I have a pipeline that runs every 5 minutes that pushes new files to Azure Blob Storage. Those containers are source PDS in Dremio with Raw Reflection (incremental) setup with a 1 hr refresh (UI).
The goal is to be able to see those new files (through the PDS) ideally every 5 min (as soon as they are uploaded to Azure).
Given that Azure caches metadata and the Reflections are, in effect, another layer of cache, we need to refresh the metadata and reflection programmatically as part of the pipeline.
To do this, I wrote a Python wrapper around the API to execute a metadata refresh (SQL API) and a reflection refresh (catalog API) of the PDS.
Both calls succeed and I can see them in the Job list in the UI.
For the Reflection refresh, I see to 2 jobs:
- REFRESH REFLECTION ‘e24742f9-e61f-43b5-b5b3-7712844f40cc’ AS ‘8755176e-1f34-4cc1-9545-9bccd57149b2’
- LOAD MATERIALIZATION METADATA “e24742f9-e61f-43b5-b5b3-7712844f40cc”.“8755176e-1f34-4cc1-9545-9bccd57149b2”

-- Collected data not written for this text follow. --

### src/rtl/seq_signed_divider_pkg.sv
// Shared ALU divide-path definitions: width, FSM states and result constants.
package seq_signed_divider_pkg;

  localparam int WIDTH = 32;
  localparam int CNT_W = $clog2(WIDTH);

  typedef enum logic [1:0] {
    IDLE  = 2'd0,
    LOAD  = 2'd1,
    ITER  = 2'd2,
    FIXUP = 2'd3
  } div_state_e;

  localparam logic [WIDTH-1:0] DIV0_QUOTIENT = {WIDTH{1'b1}};
  localparam logic [WIDTH-1:0] INT_MIN       = {1'b1, {(WIDTH-1){1'b0}}};

endpackage

### src/rtl/seq_signed_divider_if.sv
// Divide request/result bundle between the ALU operand logic and the divider.
//
// Handshake: start is a request that the divider samples only while idle; the
// edge that accepts it raises busy, and operands are captured on that same
// edge. busy stays high until the edge that raises done, which is a one-cycle
// pulse; quotient, remainder and div_by_zero are valid from the done cycle and
// hold until the next done. There is no ready/backpressure on the result side.
interface seq_signed_divider_if;
  import seq_signed_divider_pkg::*;

  logic             start;
  logic [WIDTH-1:0] dividend;
  logic [WIDTH-1:0] divisor;
  logic             busy;
  logic             done;
  logic [WIDTH-1:0] quotient;
  logic [WIDTH-1:0] remainder;
  logic             div_by_zero;

  modport master (
    output start, dividend, divisor,
    input  busy, done, quotient, remainder, div_by_zero
  );

  modport slave (
    input  start, dividend, divisor,
    output busy, done, quotient, remainder, div_by_zero
  );

endinterface

### src/rtl/seq_signed_divider_magnitude_negate.sv
// Combinational two's-complement negation, used for magnitudes and sign restore.
module magnitude_negate
  import seq_signed_divider_pkg::*;
(
  input  logic [WIDTH-1:0] a,
  output logic [WIDTH-1:0] y
);

  localparam logic [WIDTH-1:0] ONE = {{(WIDTH-1){1'b0}}, 1'b1};

  // Invert and add one; 0x80000000 maps onto itself, which is the wanted magnitude.
  assign y = ~a + ONE;

endmodule

### src/rtl/seq_signed_divider.sv
// Multi-cycle signed divider: magnitudes in, one restoring step per clock,
// signs restored at the end, results held until the next divide completes.
module seq_signed_divider
  import seq_signed_divider_pkg::*;
(
  input  logic                 clk,
  input  logic                 rst_n,
  seq_signed_divider_if.slave  bus,
  output div_state_e           dbg_state
);

  div_state_e       state_q, state_d;
  logic             busy_q, busy_d;
  logic             done_q, done_d;
  logic [WIDTH-1:0] quotient_q, quotient_d;
  logic [WIDTH-1:0] remainder_q, remainder_d;
  logic             dbz_q, dbz_d;
  logic [WIDTH-1:0] dividend_q, dividend_d;
  logic [WIDTH-1:0] divisor_q, divisor_d;
  logic [WIDTH-1:0] dmag_q, dmag_d;
  logic [WIDTH-1:0] rem_q, rem_d;
  logic [WIDTH-1:0] quo_q, quo_d;
  logic [CNT_W-1:0] count_q, count_d;
  logic             neg_quo_q, neg_quo_d;
  logic             neg_rem_q, neg_rem_d;

  logic [WIDTH-1:0] neg_op_a, neg_op_y;
  logic [WIDTH-1:0] neg_res_y;
  logic [WIDTH:0]   trial;

  // Operand negator: dividend while accepting, divisor in LOAD, remainder in FIXUP.
  always_comb begin
    neg_op_a = '0;
    case (state_q)
      IDLE:    neg_op_a = bus.dividend;
      LOAD:    neg_op_a = divisor_q;
      FIXUP:   neg_op_a = rem_q;
      default: neg_op_a = '0;
    endcase
  end

  magnitude_negate u_neg_op (
    .a (neg_op_a),
    .y (neg_op_y)
  );

  magnitude_negate u_neg_res (
    .a (quo_q),
    .y (neg_res_y)
  );

  // Restoring trial subtraction on the shifted partial remainder, one bit wider.
  always_comb begin
    trial = {rem_q, quo_q[WIDTH-1]} - {1'b0, dmag_q};
  end

  // Next-state and datapath control.
  always_comb begin
    state_d     = state_q;
    busy_d      = busy_q;
    done_d      = 1'b0;
    quotient_d  = quotient_q;
    remainder_d = remainder_q;
    dbz_d       = dbz_q;
    dividend_d  = dividend_q;
    divisor_d   = divisor_q;
    dmag_d      = dmag_q;
    rem_d       = rem_q;
    quo_d       = quo_q;
    count_d     = count_q;
    neg_quo_d   = neg_quo_q;
    neg_rem_d   = neg_rem_q;

    case (state_q)
      IDLE: begin
        if (bus.start) begin
          dividend_d = bus.dividend;
          divisor_d  = bus.divisor;
          // Dividend magnitude is taken here so the single operand negator can
          // serve the divisor in LOAD.
          quo_d      = bus.dividend[WIDTH-1] ? neg_op_y : bus.dividend;
          busy_d     = 1'b1;
          state_d    = LOAD;
        end
      end

      LOAD: begin
        neg_quo_d = dividend_q[WIDTH-1] ^ divisor_q[WIDTH-1];
        neg_rem_d = dividend_q[WIDTH-1];
        dmag_d    = divisor_q[WIDTH-1] ? neg_op_y : divisor_q;
        rem_d     = '0;
        count_d   = '0;
        state_d   = ITER;
      end

      ITER: begin
        if (!trial[WIDTH]) begin
          rem_d = trial[WIDTH-1:0];
          quo_d = {quo_q[WIDTH-2:0], 1'b1};
        end else begin
          rem_d = {rem_q[WIDTH-2:0], quo_q[WIDTH-1]};
          quo_d = {quo_q[WIDTH-2:0], 1'b0};
        end
        count_d = count_q + CNT_W'(1);
        if (count_q == CNT_W'(WIDTH - 1)) begin
          state_d = FIXUP;
        end
      end

      FIXUP: begin
        if (divisor_q == '0) begin
          quotient_d  = DIV0_QUOTIENT;
          remainder_d = dividend_q;
          dbz_d       = 1'b1;
        end else begin
          // INT_MIN / -1 needs no special case: -0x80000000 wraps to itself.
          quotient_d  = neg_quo_q ? neg_res_y : quo_q;
          remainder_d = neg_rem_q ? neg_op_y : rem_q;
          dbz_d       = 1'b0;
        end
        done_d  = 1'b1;
        busy_d  = 1'b0;
        state_d = IDLE;
      end

      default: state_d = IDLE;
    endcase
  end

  // State and datapath registers with asynchronous clear.
  always_ff @(posedge clk or negedge rst_n) begin
    if (!rst_n) begin
      state_q     <= IDLE;
      busy_q      <= 1'b0;
      done_q      <= 1'b0;
      quotient_q  <= '0;
      remainder_q <= '0;
      dbz_q       <= 1'b0;
      dividend_q  <= '0;
      divisor_q   <= '0;
      dmag_q      <= '0;
      rem_q       <= '0;
      quo_q       <= '0;
      count_q     <= '0;
      neg_quo_q   <= 1'b0;
      neg_rem_q   <= 1'b0;
    end else begin
      state_q     <= state_d;
      busy_q      <= busy_d;
      done_q      <= done_d;
      quotient_q  <= quotient_d;
      remainder_q <= remainder_d;
      dbz_q       <= dbz_d;
      dividend_q  <= dividend_d;
      divisor_q   <= divisor_d;
      dmag_q      <= dmag_d;
      rem_q       <= rem_d;
      quo_q       <= quo_d;
      count_q     <= count_d;
      neg_quo_q   <= neg_quo_d;
      neg_rem_q   <= neg_rem_d;
    end
  end

  assign bus.busy        = busy_q;
  assign bus.done        = done_q;
  assign bus.quotient    = quotient_q;
  assign bus.remainder   = remainder_q;
  assign bus.div_by_zero = dbz_q;
  assign dbg_state       = state_q;

endmodule

### src/flat_wrapper.sv
// flat-port wrapper written by rule: the top's interface ports become plain ports
module seq_signed_divider_flat import seq_signed_divider_pkg::*;
  (clk, rst_n, dbg_state, bus_start, bus_dividend, bus_divisor, bus_busy, bus_done, bus_quotient, bus_remainder, bus_div_by_zero);
  seq_signed_divider_if bus_i ();
  input  logic clk;
  input  logic rst_n;
  output div_state_e dbg_state;
  input wire logic [$bits(bus_i.start)-1:0] bus_start;
  input wire logic [$bits(bus_i.dividend)-1:0] bus_dividend;
  input wire logic [$bits(bus_i.divisor)-1:0] bus_divisor;
  output wire logic [$bits(bus_i.busy)-1:0] bus_busy;
  output wire logic [$bits(bus_i.done)-1:0] bus_done;
  output wire logic [$bits(bus_i.quotient)-1:0] bus_quotient;
  output wire logic [$bits(bus_i.remainder)-1:0] bus_remainder;
  output wire logic [$bits(bus_i.div_by_zero)-1:0] bus_div_by_zero;
  assign bus_i.start = bus_start;
  assign bus_i.dividend = bus_dividend;
  assign bus_i.divisor = bus_divisor;
  assign bus_busy = bus_i.busy;
  assign bus_done = bus_i.done;
  assign bus_quotient = bus_i.quotient;
  assign bus_remainder = bus_i.remainder;
  assign bus_div_by_zero = bus_i.div_by_zero;
  seq_signed_divider u_core (.clk(clk), .rst_n(rst_n), .bus(bus_i), .dbg_state(dbg_state));
endmodule
### config.mk
export PLATFORM = sky130hd
export DESIGN_NAME = seq_signed_divider_flat
export DESIGN_NICKNAME = d
export VERILOG_FILES = /design/src/rtl/seq_signed_divider_pkg.sv /design/src/rtl/seq_signed_divider_if.sv /design/src/rtl/seq_signed_divider_magnitude_negate.sv /design/src/rtl/seq_signed_divider.sv /design/src/flat_wrapper.sv
export SDC_FILE = /design/constraint.sdc
export NUM_CORES = 1
export LEC_CHECK = 0
export ABC_CLOCK_PERIOD_IN_PS = 5400
export CAP_MARGIN = 0
export CORE_UTILIZATION = 45
export CTS_BUF_LIST = sky130_fd_sc_hd__clkbuf_16
export DETAILED_ROUTE_END_ITERATION = 10
export PLACE_DENSITY = 0.65
export SLEW_MARGIN = 40
export SYNTH_ARGS = -nofsm -noshare
export SYNTH_HDL_FRONTEND = slang
export SYNTH_HIERARCHICAL = 1
export SYNTH_SLANG_ARGS = --single-unit
export TNS_END_PERCENT = 30
### constraint.sdc
create_clock -name clk -period 5.4 [get_ports clk]
set_input_delay 0.54 -clock clk [delete_from_list [all_inputs] [get_ports clk]]
set_output_delay 0.54 -clock clk [all_outputs]
set_load 0.01 [all_outputs]
== After elaboration in Yosys (flattened, before gate mapping) ==
Cells that the tools add are included.

* Multiplexer cells: 20
* Add/sub/neg operators: 4
* Bitwise gates (word level): 3
* Eq/ne operators: 6
* Reductions and logical operators: 9

{| class="wikitable"
|+ Operators with widths
! operator !! number
|-
| two-way mux 32 bit || 8
|-
| one-hot mux 32 bit (2 select lines) || 2
|-
| one-hot mux 32 bit (3 select lines) || 1
|-
| adder 32 x 1 -> 32 bit (second input constant) || 2
|-
| NOT 32 bit || 2
|-
| subtractor 33 x 32 -> 33 bit || 1
|-
| zero test 32 bit || 1
|-
| one-hot mux 5 bit (2 select lines) || 1
|-
| one-hot mux 2 bit (4 select lines) || 1
|-
| AND reduction 2 bit || 4
|-
| nonzero test 2 bit || 3
|-
| adder 5 x 1 -> 5 bit (second input constant) || 1
|-
| equality test 5 bit (second input constant) || 1
|-
| equality test 2 bit (second input constant) || 2
|-
| two-way mux 1 bit || 4
|-
| two-way mux 2 bit || 2
|-
| equality test 2 x 1 -> 1 bit (second input constant) || 1
|-
| zero test 2 bit || 1
|-
| inequality test 2 x 1 -> 1 bit (second input constant) || 1
|-
| inequality test 2 bit (second input constant) || 1
|-
| one-hot mux 1 bit (2 select lines) || 1
|-
| XOR 1 bit || 1
|}

* Register bits after elaboration: 236
* Logic and storage cells: 56
* Bits of input ports: 67
* Output and inout port bits: 69

== Logic depth before layout (Yosys ltp) ==
* Word-level depth: 7
* Depth in mapped cells: 16
* Depth with buffers taken out: 14

== By module ==
Netlist, hierarchy kept.

{| class="wikitable"
|+ By module, submodules not included
! module !! times used !! cells each !! sequential area each (um^2) !! area each (um^2)
|-
| seq_signed_divider || 1 || 1388 || 5905.7 || 13389.1
|-
| magnitude_negate || 2 || 83 || 0.0 || 636.9
|}

== Worst setup path before layout ==
OpenSTA, ideal clock, no wires.

* Path type: reg2reg
* Start point: register u_core.state_q[0] (netlist: u_core/dbg_state[0])
* End point: register u_core.remainder_q[24] (netlist: u_core/bus.remainder[24])
* Buffers on the path: 3
* Data arrival time: 3293 ps
* Setup time: 125 ps
* Path slack: 1982 ps
* Period minus slack after synthesis: 3418 ps
* Cell stages (with the launch flop): 14
* Data required time: 5275 ps
* Cells stage by stage: dfrtp_1 ha_1 clkbuf_1 clkbuf_1 clkbuf_1 a222oi_1 nor2_1 or4_4 or3_1 nor4_2 xnor2_1 mux2i_1 o21ai_0 mux2_2

* Longest elaborated chain between the ends: 6
* Elaborated cells between the ends (all ways): 8
* Classes of those cells: add/sub (1); eq/ne (2); mux (3); bitwise (1); reduce/logical (1)

{| class="wikitable"
|+ Ends and longest elaborated chain
! element !! RTL line !! RTL
|-
| start, declared || seq_signed_divider.sv:12 || <nowiki>div_state_e state_q, state_d;</nowiki>
|-
| start signal, assigned || seq_signed_divider.sv:148 || <nowiki>state_q <= state_d;</nowiki>
|-
| equality test 2 bit (tied with other cells) || seq_signed_divider.sv:34 || <nowiki>case (state_q)</nowiki>
|-
| one-hot mux 32 bit (3 select lines) * || seq_signed_divider.sv:34 ||
|-
| named net u_core.neg_op_a[19] || seq_signed_divider.sv:27 || <nowiki>logic [WIDTH-1:0] neg_op_a, neg_op_y;</nowiki>
|-
| NOT 32 bit * || seq_signed_divider_magnitude_negate.sv:12 || <nowiki>assign y = ~a + ONE;</nowiki>
|-
| adder 32 x 1 -> 32 bit * || seq_signed_divider_magnitude_negate.sv:12 ||
|-
| named net u_core.neg_op_y[24] || seq_signed_divider.sv:27 ||
|-
| two-way mux 32 bit * || seq_signed_divider.sv:118 || <nowiki>remainder_d = neg_rem_q ? neg_op_y : rem_q;</nowiki>
|-
| two-way mux 32 bit * || seq_signed_divider.sv:111 || <nowiki>if (divisor_q == '0) begin</nowiki>
|-
| end signal, assigned || seq_signed_divider.sv:152 || <nowiki>remainder_q <= remainder_d;</nowiki>
|-
| end, declared || seq_signed_divider.sv:16 || <nowiki>logic [WIDTH-1:0] remainder_q, remainder_d;</nowiki>
|}

The timed path passes the listed nets; every way through them passes the cells marked *.
A chain may end at the register's enable or synchronous reset.

== Worst setup path after layout ==
* Start point: register u_core.quo_q[31]
* End point: register u_core.rem_q[17]

* Longest elaborated chain between the ends: 3

{| class="wikitable"
|+ Ends and longest elaborated chain
! element !! RTL line !! RTL
|-
| start, declared || seq_signed_divider.sv:22 || <nowiki>logic [WIDTH-1:0] quo_q, quo_d;</nowiki>
|-
| start signal, assigned || seq_signed_divider.sv:158 || <nowiki>quo_q <= quo_d;</nowiki>
|-
| subtractor 33 x 32 -> 33 bit || seq_signed_divider.sv:54 || <nowiki>trial = {rem_q, quo_q[WIDTH-1]} - {1'b0, dmag_q};</nowiki>
|-
| two-way mux 32 bit || seq_signed_divider.sv:97 || <nowiki>if (!trial[WIDTH]) begin</nowiki>
|-
| one-hot mux 32 bit (2 select lines) || seq_signed_divider.sv:74 || <nowiki>case (state_q)</nowiki>
|-
| end signal, assigned || seq_signed_divider.sv:157 || <nowiki>rem_q <= rem_d;</nowiki>
|-
| end, declared || seq_signed_divider.sv:21 || <nowiki>logic [WIDTH-1:0] rem_q, rem_d;</nowiki>
|}

No other way between the ends.

==> run metrics <==
delay of the slowest critical-path stage=0.50 ns; final-layout worst hold slack=0.492 ns; cells after synthesis=1554; met1 usage=37.5%; share of async-settable or async-resettable flops after synthesis=100%; Peak Freq=233 MHz; required time reported for the critical path endpoint=5.85 ns; fin nets=1740; number of top-level pins=136; kind of cell adding the most delay to the critical path=compound AO/OA/AOI/OAI gates; clock latency on the worst-skew pair=0.54 ns; final-layout fill cell count=2871; synthesized area per cell=9.44 um2; net count of the mapped netlist=1662; number of inserted diodes=0; final critical path time including I/O delays and setup=4.30 ns; non-filler instance count after layout=2085; cell count after placement=2035; layout cell share with drive strength beyond 1=11.3%; share of the clock period used by the worst path=79.6%; weighted congestion at the end of routability-driven global placement=0.897; leading cell types in the layout, fill and taps excluded=sky130_fd_sc_hd__dfrtp_1, sky130_fd_sc_hd__nor2_1, sky130_fd_sc_hd__nand2_1; Least-Margin Pin Slew=0.842 ns; full die area=33300 um2; number of global-route vias before repair=11500; clock tree from TritonCTS=yes; largest net degree at the start of global routing=122; chip height=183 um; met3 GRT Util=3.57%; CP Data Arrival Time=4.74 ns; most congested layer reported by global routing=met1; H-Tree Depth=1; number of maximum-capacitance constraint violations=0; combined area of all synthesized cells=14700 um2; HPWL after detailed placement=29500 um; final routed wirelength across all metal layers=40800 um; met2 global-route usage=36.4%; Remaining Overflow, GRT=0; worst-case headroom to the max-slew limit=43.9%; number of routed nets with antenna violations=0; total global-route track usage=24.8%; Die Width=183 um; setup repair after global routing missed its margin=no; final core utilization=54.1%; Worst Hold Class=register to register; clock buffers created by TritonCTS=28; final hold violation count=0; final routed wire length divided by cell count=19.6 um; worst setup path class=register to register; Cell Chain, Critical Path=inv_1 -> ha_1 -> inv_1 -> fa_1 -> a21oi_1 -> o22a_1 -> a211oi_2 -> a211oi_2 -> o41ai_1 -> o21a_2 -> xnor2_4 -> buf_12 -> nand3_1 -> o221ai_1; Port Buffer Count=135; total leakage power=0.00735 uW; signed area change from the synthesized netlist to the final layout=17.4%; CTS root buffer=sky130_fd_sc_hd__clkbuf_16; first-pass GRT wire length=65400 um; max-slew violations=0; crit path max-delay cell type=sky130_fd_sc_hd__xnor2_4; share of the yosys chip area belonging to registers=40.3%; clock slew at the register clock pins of the worst setup and hold paths=0.06 ns; CP Max Fanout=42; maximum VDD drop=295 uV; count of cells resized by post-cts repair=0; effective utilization at floorplan=46.1%; vias=12000; most frequent standard cell in the layout excluding fill and tap cells=sky130_fd_sc_hd__dfrtp_1; Clock Skew=0.0153 ns; primary flip-flop cell chosen by synthesis mapping=sky130_fd_sc_hd__dfrtp_1; standard cell area after detailed placement=16400 um2; worst path buffer plus inverter count=3; Core ar.=31800 um2; post-detailed-route DRC marker count=0; Crit. End Element=register; DRC marker count from the first detailed-route iteration=1229; count of flip-flops with a built-in enable after synthesis=0; number of setup buffers added after CTS=0; initial antenna violation count=0; Setup Total Neg Slack=0 ns; fin area=17200 um2; Clock Sinks=236; total of warnings raised by yosys=6; Cell Pwr Density=627 nW/um2; ratio of routed vias to standard cells=5.77; sort of element at the start of the critical path=register; maximum count of clock buffers along a single path=3; Setup Viol. Count Final=0; number of iterations in the first detailed-routing pass=8; standard-cell rows=65; result of the run=finished clean; Seq cells post-synth=236; count of distinct cell types in the synthesized netlist=63
## state kept, by name (all words and copies together), names as in the netlist
name                    flops
u_core/count_q              5
u_core/bus.div_by_zero      1
u_core/bus.quotient        32
u_core/neg_rem_q            1
u_core/dbg_state            2
u_core/quo_q               32
u_core/bus.busy             1
u_core/dividend_q          32
u_core/divisor_q           32
u_core/dmag_q              32
u_core/bus.remainder       32
u_core/rem_q               32
u_core/bus.done             1
u_core/neg_quo_q            1
## worst register-to-register path, cell delays in order (launching register included)
cell and delay, ns:
sky130_fd_sc_hd__dfrtp_1 0.48, sky130_fd_sc_hd__inv_1 0.24, sky130_fd_sc_hd__ha_1 0.29, sky130_fd_sc_hd__inv_1 0.07, sky130_fd_sc_hd__fa_1 0.40, sky130_fd_sc_hd__a21oi_1 0.19, sky130_fd_sc_hd__o22a_1 0.23, sky130_fd_sc_hd__a211oi_2 0.09
sky130_fd_sc_hd__a211oi_2 0.49, sky130_fd_sc_hd__o41ai_1 0.18, sky130_fd_sc_hd__o21a_2 0.29, sky130_fd_sc_hd__xnor2_4 0.50, sky130_fd_sc_hd__buf_12 0.29, sky130_fd_sc_hd__nand3_1 0.20, sky130_fd_sc_hd__o221ai_1 0.26
## area by class of cell
class / instances / area, um2 / area share [%]
clock buffers: 29 / 726 / 4.22
inverters: 79 / 297 / 1.72
clock inverters: 19 / 87.6 / 0.509
multi-input cells: 1134 / 8090 / 47.0
repair buffers: 153 / 1550 / 9.03
flip-flops and latches: 236 / 5910 / 34.4
well taps: 435 / 544 / 3.16
## cells in the mapped netlist, drive strengths merged (2+ instances only)
master | number | area share, %
xnor2 | 71 | 4.3
nand3b | 3 | 0.32
nand4 | 11 | 0.64
or3 | 10 | 0.43
nand2 | 138 | 3.5
xor2 | 19 | 1.1
and3 | 4 | 0.17
a21oi | 118 | 4.0
nor2 | 153 | 3.9
o41ai | 3 | 0.23
o22ai | 30 | 1.3
nand3 | 14 | 0.48
dfrtp | 236 | 40
inv | 79 | 2.0
nor2b | 6 | 0.26
a31oi | 2 | 0.085
a222oi | 32 | 2.2
o21a | 8 | 0.42
mux2 | 99 | 7.6
and4 | 2 | 0.12
mux2i | 129 | 8.8
a21o | 10 | 0.51
nor3 | 19 | 0.65
buf | 18 | 0.71
a41oi | 2 | 0.12
o221ai | 4 | 0.24
o211ai | 3 | 0.15
o2111ai | 5 | 0.30
o22a | 34 | 2.0
ha | 40 | 3.4
clkbuf | 87 | 2.2
or4 | 7 | 0.41
nor4 | 36 | 2.1
o21ai | 87 | 3.0
a211oi | 10 | 0.58
nor3b | 3 | 0.15
o21bai | 5 | 0.26
nand2b | 5 | 0.21
## path summary, 6_finish.rpt
check / startpoint / end / slack [ns] / cells past startpoint
worst max-delay path: u_core/quo_q[31] / u_core/rem_q[17] / 1.10 / 14
worst max register to register: u_core/quo_q[31] / u_core/rem_q[17] / 1.10 / 14
min in group asynchronous: rst_n / u_core/dmag_q[8] / 0.55 / 2
max in group asynchronous: rst_n / u_core/neg_rem_q / 3.76 / 3
worst min register to register: u_core/bus.quotient[17] / u_core/bus.quotient[17] / 0.49 / 1
worst min-delay path: u_core/bus.quotient[17] / u_core/bus.quotient[17] / 0.49 / 1
## per-stage QoR
stage / power, uW / setup slack, ns
3_5_place_dp: 9060 / 1.20
3_3_place_gp: 8930 / 1.21
5_1_grt: 11600 / 0.867
2_1_floorplan: 7230 / 1.98
4_1_cts: 10800 / 1.17
6_report: 10800 / 1.10
## per-layer routing
layer | share of wire [%] | wire length [um]
met1 | 48 | 19600
met5 | 0 | 0
met3 | 6.9 | 2800
met2 | 43 | 17400
met4 | 2.6 | 1050
## cells by family (layout without fill, tap and decap cells)
logic type | after synthesis | in the layout | share of synthesized area, %
flip-flops | 236 | 236 | 40.3
multiplexers | 228 | 228 | 16.4
AO/OA/AOI/OAI | 362 | 362 | 15.9
XOR/XNOR | 90 | 90 | 5.43
adder cells (fa/ha/maj) | 41 | 41 | 3.55
AND/OR/NAND/NOR | 413 | 413 | 13.5
buffers and inverters | 184 | 280 | 4.96
## where the power goes
group / switching [uW] / internal, uW / total (uW)
clock network: 718 / 958 / 1680
registers: 876 / 2540 / 3420
logic: 3160 / 2540 / 5700
total: 4750 / 6040 / 10800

However, when I look in the Job list for the subsequent jobs that hit that PDS Reflection, it appears like the reflection Age is 5 hrs old. I can see the Reflection being used (flame icon) and next to the Reflection name that was used, it says “Age: 5hr 22min”. Even if I wasn’t refreshing via API, it should have refreshed every hour.
Any idea what’s going on? How can I tell if the reflection was actually refreshed with the latest data?